The airport was originally named Patrick Henry Airport, its code PHF representing Patrick Henry Field. The first runway was 2–20, a 3500 ft runway, followed by 6–24 (later redesignated as 7–25). Airline service began in November 1949 on Piedmont Airlines and Capital Airlines.

In 1951 the passenger terminal was damaged by a fire. An upgraded traffic control tower was built and Runway 6–24 was extended to 5000 ft in 1952; a new passenger terminal opened in 1955.

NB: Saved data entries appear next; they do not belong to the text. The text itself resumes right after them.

Background: an optimization exercise with open tools, aiming at small area. Do not read the settings as production practice.
Where RTL was checked, it was by simulation tests only, not by an equivalence proof against the original.
No driver is modelled on the clock port, so clock power and skew are understated where the tree is cut down; a real chip needs a root buffer or a tree.
Power is estimated from default activity; no workload was simulated.

==> inputs of run a <==
==> flow/design.v <==
module i2s(
    input               rst_i,
    input               mck_i,
    input               lrck_i,
    input               bck_i,
    input               data_i,
    output              mck_o,
    output              lrck_o,
    output              data_o,
    output reg          sdo,
    output reg          sync
);
assign  mck_o = mck_i;
assign  lrck_o = lrck_i;
assign  data_o = data_i;
reg     lr1;
reg     d0;
always @(negedge bck_i) begin
    lr1 <= rst_i & lrck_i;
    d0 <= data_i;
end
localparam [1:0] CMD = 2'd0, D1 = 2'd2, D2 = 2'd3, IDLE = 2'd1;
localparam [7:0] FB = 8'b01001011;
reg         lr2;
reg [6:0]   dl;
reg [31:0]  sh;
reg [1:0]   ph;
reg [2:0]   k;       
reg         f;
wire start = lr1 ^ lr2;
wire load = !rst_i || start;
wire trans = k == 3'd7;     
wire data = ph == D1 || ph == D2;
wire pu = f & ~lr1;
wire dbit = f ? ~lr1 : sh[31];
wire cbit = pu ? (k == 3'd1 || k == 3'd3)
               : (k == 3'd0 || (trans && !lr1));
always @(posedge bck_i) begin
    lr2 <= lr1;
    dl <= {dl[5:0], d0};
    if (data)
        sh <= {sh[30:16], sh[15] & ~f, sh[14:0], dl[6] ^ (ph == D1 && k == 3'd6)};
    if (load) begin
        k <= 3'd6;
        ph <= CMD;
    end
    else begin
        k <= {k[1:0], FB[k]};
        if (trans)
            case (ph)
                CMD: ph <= D1;
                D1: ph <= D2;
                D2: ph <= IDLE;
                default: ph <= IDLE;
            endcase
    end
    if (!rst_i)
        f <= 1'b1;
    else if (start && !lr1)
        f <= 1'b0;
    if (rst_i) begin
        sync <= !start && ph == IDLE;
        sdo <= data ? dbit : (ph == CMD && cbit);
    end
end
endmodule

National Airlines arrived at PHF in 1955 and by 1964 was operating all of its flights from the airport with Lockheed L-188 Electra turboprops with service to Washington DC National Airport, New York JFK Airport, New York Newark Airport, Baltimore, Philadelphia and nearby Norfolk. Allegheny Airlines (later renamed USAir) arrived in 1966. United Airlines (which had acquired and merged with Capital Airlines), National, Allegheny and Piedmont all operated jets to PHF with the first jets being operated by National with Boeing 727s in 1966 (runway 6 had been extended from 5600 to 6100 ft by then). Both runways were extended to their current lengths of 6526 feet (1989 m) Runway 2–20, and 8003 feet (2439 m) Runway 7–25.

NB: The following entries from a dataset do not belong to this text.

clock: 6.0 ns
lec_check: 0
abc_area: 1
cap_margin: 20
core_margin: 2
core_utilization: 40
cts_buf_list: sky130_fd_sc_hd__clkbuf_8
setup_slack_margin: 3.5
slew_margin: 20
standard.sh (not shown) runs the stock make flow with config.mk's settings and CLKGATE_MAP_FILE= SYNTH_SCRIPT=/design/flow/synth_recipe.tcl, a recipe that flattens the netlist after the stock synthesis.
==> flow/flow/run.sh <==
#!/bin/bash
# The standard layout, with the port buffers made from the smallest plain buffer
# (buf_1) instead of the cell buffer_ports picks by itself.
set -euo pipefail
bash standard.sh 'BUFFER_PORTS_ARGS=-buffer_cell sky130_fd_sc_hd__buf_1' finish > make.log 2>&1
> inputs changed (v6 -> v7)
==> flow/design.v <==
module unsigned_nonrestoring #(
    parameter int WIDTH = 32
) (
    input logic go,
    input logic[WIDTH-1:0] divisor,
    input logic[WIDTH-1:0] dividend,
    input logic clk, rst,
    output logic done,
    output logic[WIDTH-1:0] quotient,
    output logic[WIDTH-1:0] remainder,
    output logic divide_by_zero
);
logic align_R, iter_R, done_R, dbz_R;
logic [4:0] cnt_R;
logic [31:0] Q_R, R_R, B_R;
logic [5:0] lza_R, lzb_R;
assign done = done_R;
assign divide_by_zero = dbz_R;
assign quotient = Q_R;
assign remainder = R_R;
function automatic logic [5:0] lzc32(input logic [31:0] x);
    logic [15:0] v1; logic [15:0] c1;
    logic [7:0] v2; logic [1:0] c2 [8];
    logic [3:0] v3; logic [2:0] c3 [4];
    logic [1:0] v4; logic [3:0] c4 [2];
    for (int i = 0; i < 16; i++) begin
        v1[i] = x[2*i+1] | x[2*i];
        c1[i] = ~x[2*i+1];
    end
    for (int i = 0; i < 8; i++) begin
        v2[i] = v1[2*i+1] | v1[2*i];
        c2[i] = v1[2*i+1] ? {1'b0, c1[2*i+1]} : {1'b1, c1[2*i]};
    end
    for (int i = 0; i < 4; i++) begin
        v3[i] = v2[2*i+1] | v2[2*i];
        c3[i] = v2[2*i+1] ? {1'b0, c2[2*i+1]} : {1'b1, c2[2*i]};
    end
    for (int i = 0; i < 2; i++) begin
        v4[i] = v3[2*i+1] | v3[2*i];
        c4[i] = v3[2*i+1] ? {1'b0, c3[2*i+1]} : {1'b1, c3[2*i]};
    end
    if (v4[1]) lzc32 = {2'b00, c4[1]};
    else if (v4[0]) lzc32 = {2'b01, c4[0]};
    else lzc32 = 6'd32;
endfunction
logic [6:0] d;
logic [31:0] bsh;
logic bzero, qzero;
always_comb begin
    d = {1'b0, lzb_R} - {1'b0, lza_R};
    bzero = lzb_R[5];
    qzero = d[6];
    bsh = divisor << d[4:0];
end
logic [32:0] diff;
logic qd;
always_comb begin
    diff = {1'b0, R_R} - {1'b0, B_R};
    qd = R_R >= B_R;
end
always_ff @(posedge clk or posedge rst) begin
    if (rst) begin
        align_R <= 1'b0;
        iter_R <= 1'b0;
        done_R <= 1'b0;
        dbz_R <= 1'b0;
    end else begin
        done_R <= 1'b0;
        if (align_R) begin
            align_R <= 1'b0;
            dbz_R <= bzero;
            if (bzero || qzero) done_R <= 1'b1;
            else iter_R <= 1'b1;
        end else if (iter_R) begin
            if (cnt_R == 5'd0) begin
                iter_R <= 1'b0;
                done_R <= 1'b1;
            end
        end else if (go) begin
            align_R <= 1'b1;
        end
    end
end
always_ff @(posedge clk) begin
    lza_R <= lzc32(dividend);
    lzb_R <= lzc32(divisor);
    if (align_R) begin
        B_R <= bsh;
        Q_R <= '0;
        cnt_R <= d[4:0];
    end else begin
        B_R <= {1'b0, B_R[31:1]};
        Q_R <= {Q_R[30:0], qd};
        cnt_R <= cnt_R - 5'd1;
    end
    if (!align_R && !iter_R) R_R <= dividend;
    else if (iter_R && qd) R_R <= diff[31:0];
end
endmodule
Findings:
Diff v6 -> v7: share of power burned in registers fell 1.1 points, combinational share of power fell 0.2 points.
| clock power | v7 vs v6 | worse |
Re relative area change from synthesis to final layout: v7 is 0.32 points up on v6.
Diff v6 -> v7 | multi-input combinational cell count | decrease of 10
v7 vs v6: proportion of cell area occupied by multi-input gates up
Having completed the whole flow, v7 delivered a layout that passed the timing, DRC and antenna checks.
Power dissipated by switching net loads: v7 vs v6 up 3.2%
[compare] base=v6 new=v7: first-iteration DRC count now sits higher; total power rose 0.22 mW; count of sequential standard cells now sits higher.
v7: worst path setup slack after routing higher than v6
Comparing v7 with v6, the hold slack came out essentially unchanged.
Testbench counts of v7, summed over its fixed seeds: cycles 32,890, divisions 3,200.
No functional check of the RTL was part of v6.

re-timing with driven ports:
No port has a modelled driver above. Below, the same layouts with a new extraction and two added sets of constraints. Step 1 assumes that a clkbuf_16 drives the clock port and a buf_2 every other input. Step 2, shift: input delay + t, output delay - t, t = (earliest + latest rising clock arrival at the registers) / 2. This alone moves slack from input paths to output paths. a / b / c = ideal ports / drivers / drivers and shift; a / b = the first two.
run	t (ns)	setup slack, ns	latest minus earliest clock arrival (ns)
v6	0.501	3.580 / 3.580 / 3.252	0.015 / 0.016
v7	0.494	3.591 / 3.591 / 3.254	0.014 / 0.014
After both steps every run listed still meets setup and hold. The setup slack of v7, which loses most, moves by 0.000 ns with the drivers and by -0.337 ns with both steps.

The airport became Patrick Henry International Airport in 1975. According to the Official Airline Guide, four airlines were serving the airport in early 1976 with nonstop or direct, no change of plane flights including Allegheny with McDonnell Douglas DC-9-30 jets from Boston, Hartford, Philadelphia and Providence; National with Boeing 727-100 and Boeing 727-200 jets from New York JFK Airport, Washington DC National Airport and nearby Norfolk; Piedmont with NAMC YS-11 turboprops from Atlanta, Columbus, OH, Florence, SC, New Bern, NC, Norfolk, Parkersburg, WV, Richmond, VA, Roanoke, VA and Washington DC National Airport; and United with Boeing 727-100 and Boeing 737-200 jets from Atlanta, Chicago O'Hare Airport, Moline, IL and Washington DC National Airport. A US Customs facility was added to the terminal to allow international arrivals (airline and corporate). The airport currently covers 1800 acre, most of it in the city of Newport News and nearly half of the airfield with runways 20 and 25 in York County.

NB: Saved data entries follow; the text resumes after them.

This is an optimization exercise on Yosys and OpenROAD, whose aim is small area, not a production implementation.
In this exercise RTL edits were held to simulation tests only and were not proved equivalent to the original.
Power and IR drop assume default switching activity.

==> flow/design.v (excerpt) <==
module BombSquad(user_cred, submit_button, rotate_button, verify_button, clk, rst,
                 timer_sevseg1, timer_sevseg2, timer_sevseg3,
                 puzzle_sevseg1, puzzle_sevseg2, puzzle_sevseg3, puzzle_sevseg4,
                 lcd_on, lcd_en, lcd_flag, led_g, led_r);
    input [7:0] user_cred;
    input submit_button, rotate_button, verify_button, clk, rst;
    output lcd_on, lcd_en;
    output [9:0] lcd_flag;
    output [6:0] puzzle_sevseg1, puzzle_sevseg2, puzzle_sevseg3, puzzle_sevseg4;
    output [6:0] timer_sevseg1, timer_sevseg2, timer_sevseg3;
    output [7:0] led_g;
    output [17:0] led_r;
    wire submit, rotate, verify;
    wire [1:0] s_auth, verifier_result;
    wire [2:0] ucls;            
    wire [2:0] gs, gs_prev;     
    wire one_sec;
    wire [3:0] cur_time3, cur_time2, cur_time1;
    wire [3:0] value_three, value_two, value_one;
    wire [7:0] lfsr_out;
    wire [7:0] key;             
    wire valid_key;
    wire [1:0] seq_in;          
    wire [7:0] level;
    ButtonShaper RotateButton(rotate_button, rotate, clk, rst);
    ButtonShaper VerifyButton(verify_button, verify, clk, rst);
    ButtonShaper SubmitButton(submit_button, submit, clk, rst);
    Authentication UserAuthentication(clk, rst, gs, user_cred, submit, s_auth, ucls);
    GameController MainGameController(s_auth, {cur_time3, cur_time2, cur_time1}, verifier_result,
                                      clk, rst, one_sec, gs, gs_prev);
    OneSec_Timer OneSecondTimer(clk, rst, one_sec);
    Countdown CountdownTimer({value_three, value_two, value_one}, gs, one_sec, rst, clk,
                             cur_time3, cur_time2, cur_time1);
    SevSegTimer SevSegTimer1(cur_time3, timer_sevseg3);
    SevSegTimer SevSegTimer2(cur_time2, timer_sevseg2);
    SevSegTimer SevSegTimer3(cur_time1, timer_sevseg1);
    LFSR8bit LFSR(rst, clk, lfsr_out);
    SequenceKeyGenerator PuzzleSequenceKeyGenerator(gs, verifier_result, lfsr_out, clk, rst, key, valid_key);
    SequenceVerifier UserSequenceVerifier(gs, key, valid_key, seq_in, verify, clk, rst, verifier_result);
    SSD_Sequence SSD_Sequence1(key, gs, one_sec, rotate, verify, clk, rst, seq_in,
                               puzzle_sevseg1, puzzle_sevseg2, puzzle_sevseg3, puzzle_sevseg4);
  ...
Size: about 1800 cells after synthesis, about 170 flip-flops, about 100 I/O pins, ~0.011 mm^2 of cells after synthesis.
clock: 10.0 ns
lec_check: 0
abc_area: 1
cap_margin: 20
core_margin: 2
core_utilization: 40
slew_margin: 20
run.sh (not shown) runs the stock make flow with config.mk's settings and CLKGATE_MAP_FILE= SYNTH_SCRIPT=/design/flow/synth_recipe.tcl, a recipe that flattens the netlist after the stock synthesis.
Next try:
Settings changed: CORE_UTILIZATION 40 to 60, CTS_CLUSTER_DIAMETER from default to 100, CTS_CLUSTER_SIZE from default to 50.
=> The changed run finished clean; global-route usage increases by 10 points; clock-buffer cell count decreases by 1; die area decreases by 33%; power stays flat; wire length decreases by 0.40%; worst setup slack degrades by 0.11 ns; design area decreases by 1.4%; non-clock buffer count decreases by 1.

========
## the baseline
Another version of the RTL of BombSquad (not shown whole).
Size in the first run: ~1400 cells after synthesis, ~100 I/O pins, ~9400 um^2 of cells after synthesis.
Settings: LEC_CHECK=0, ABC_AREA=1, CAP_MARGIN=20, CORE_MARGIN=2, CORE_UTILIZATION=60, CTS_BUF_LIST=sky130_fd_sc_hd__clkbuf_8, SLEW_MARGIN=20; clock period 10.0 ns.
standard.sh (not shown) runs the stock make flow with config.mk's settings and CLKGATE_MAP_FILE= SYNTH_SCRIPT=/design/flow/synth_recipe.tcl, a recipe that flattens the netlist after the stock synthesis.
==> flow/flow/run.sh <==
#!/bin/bash
# Layout flow: the standard flow (standard synthesis, floorplan, power
# grid, placement, CTS, routing) with these changes:
#  - the port buffers that global placement puts on every input and output
#    are the smallest buffer, sky130_fd_sc_hd__buf_1, instead of the cell
#    buffer_ports picks by default;
#  - clock tree synthesis runs with ORFS's usual arguments plus
#    -dont_use_dummy_load, so it adds no dummy load cells to the clock nets;
#  - floorplan removes the buffers that synthesis's ABC mapping inserted
#    (REMOVE_ABC_BUFFERS), leaving buffering to the placement repair steps.
set -euo pipefail
export BUFFER_PORTS_ARGS="-buffer_cell sky130_fd_sc_hd__buf_1"
export REMOVE_ABC_BUFFERS=1
export CTS_ARGS="-sink_clustering_enable -repair_clock_nets -dont_use_dummy_load -buf_list sky130_fd_sc_hd__clkbuf_8"
bash standard.sh finish > standard_flow.log 2>&1
The following lists how the candidate was set up differently from the baseline:
-- flow/flow/run.sh --
<<< the baseline, line 12
export BUFFER_PORTS_ARGS="-buffer_cell sky130_fd_sc_hd__buf_1"
export REMOVE_ABC_BUFFERS=1
export CTS_ARGS="-sink_clustering_enable -repair_clock_nets -dont_use_dummy_load -buf_list sky130_fd_sc_hd__clkbuf_8"
bash standard.sh finish > standard_flow.log 2>&1
>>> the candidate, line 12
export BUFFER_PORTS_ARGS="-buffer_cell sky130_fd_sc_hd__buf_1"
export REMOVE_ABC_BUFFERS=1
export CTS_ARGS="-repair_clock_nets -dont_use_dummy_load -buf_list sky130_fd_sc_hd__clkbuf_8"
bash standard.sh finish > standard_flow.log 2>&1
### Flow results
Reported for the baseline and the candidate, wire length after detailed routing turned out identical to the last digit.
On fraction of power consumed by the clock network, the baseline and the candidate are basically level.
Re number of well taps: no difference whatsoever between the baseline and the candidate.
Period utilization came out exactly the same in the baseline and the candidate.
Clock input transition at the sequential cells of the worst setup and hold paths: the baseline vs the candidate — no meaningful difference

[afterwards: timing with drivers on the ports]
Ports are ideal in the flow. The routed layouts listed here were re-timed in OpenROAD. Step 1: set_driving_cell puts a clkbuf_16 on clk and a buf_2 on each other input, an assumption about the parent block. Step 2 adds t to the input delays and takes it off the output delays; t is the mean of the earliest and latest rising clock arrival at the registers after step 1. Input paths then give back, and output paths get back, about the clock's delay inside the block. Slacks: no drivers / after step 1 / after step 2; pairs: no drivers / after step 1.
run | shift t [ns] | setup slack, ns | worst hold slack (ns) | worst setup path at the end | pins driven straight from the clock port
the first run of note 1 | 0.480 | 4.689 / 4.641 / 5.121 | 0.385 / 0.385 / 0.385 | register to output | 1
the second run of note 1 | 0.475 | 4.576 / 4.530 / 5.005 | 0.386 / 0.386 / 0.386 | register to output | 1
the baseline | 0.475 | 4.360 / 4.319 / 4.794 | 0.363 / 0.363 / 0.363 | register to output | 1
the candidate | 0.475 | 4.360 / 4.319 / 4.794 | 0.363 / 0.363 / 0.363 | register to output | 1
After both steps every run listed still meets setup and hold.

When the United States Congress deregulated the airlines in 1978, many airlines serving Patrick Henry Airport consolidated their southeast Virginia services at other airports, and Patrick Henry International Airport lost most of its jet service. National pulled out in 1978. In late 1978, Piedmont was operating Boeing 737-200 jets nonstop to New York JFK Airport, one stop Boeing 737-200 jets to New York LaGuardia Airport via Norfolk, and also nonstop NAMC YS-11 turboprops to Washington National Airport but was no longer serving the airport by the fall of 1979. Allegheny Commuter had replaced Allegheny jet service by this same time in 1979 with code sharing flights then being operated with small commuter Beechcraft and Short 330 turboprop aircraft. Also by the fall of 1979, United was the only airline operating mainline jet service into the airport with Boeing 727-200 and Boeing 737-200 flights nonstop from Chicago O'Hare Airport, Washington DC National Airport, Baltimore and nearby Norfolk; however, United then ceased serving the airport with mainline jets in 1981. United Express operated code sharing flights on behalf of United from the late 1980s through the 1990s with British Aerospace BAe Jetstream 31 and Embraer EMB-120 Brasilia turboprops with nonstop service from the United hub located at Washington DC Dulles Airport. The airport led the nation in air service decline after deregulation and was facing severe financial difficulty.

The turnaround began with the hiring of Charles J. Blankenship as executive director in 1984. Blankenship implemented a strategic plan of developing a business park named Patrick Henry Commerce Center and a marketing campaign to attract air carriers. By 1985 the airport had the distinction of being America's fastest-growing airport. That success was repeated in 1986.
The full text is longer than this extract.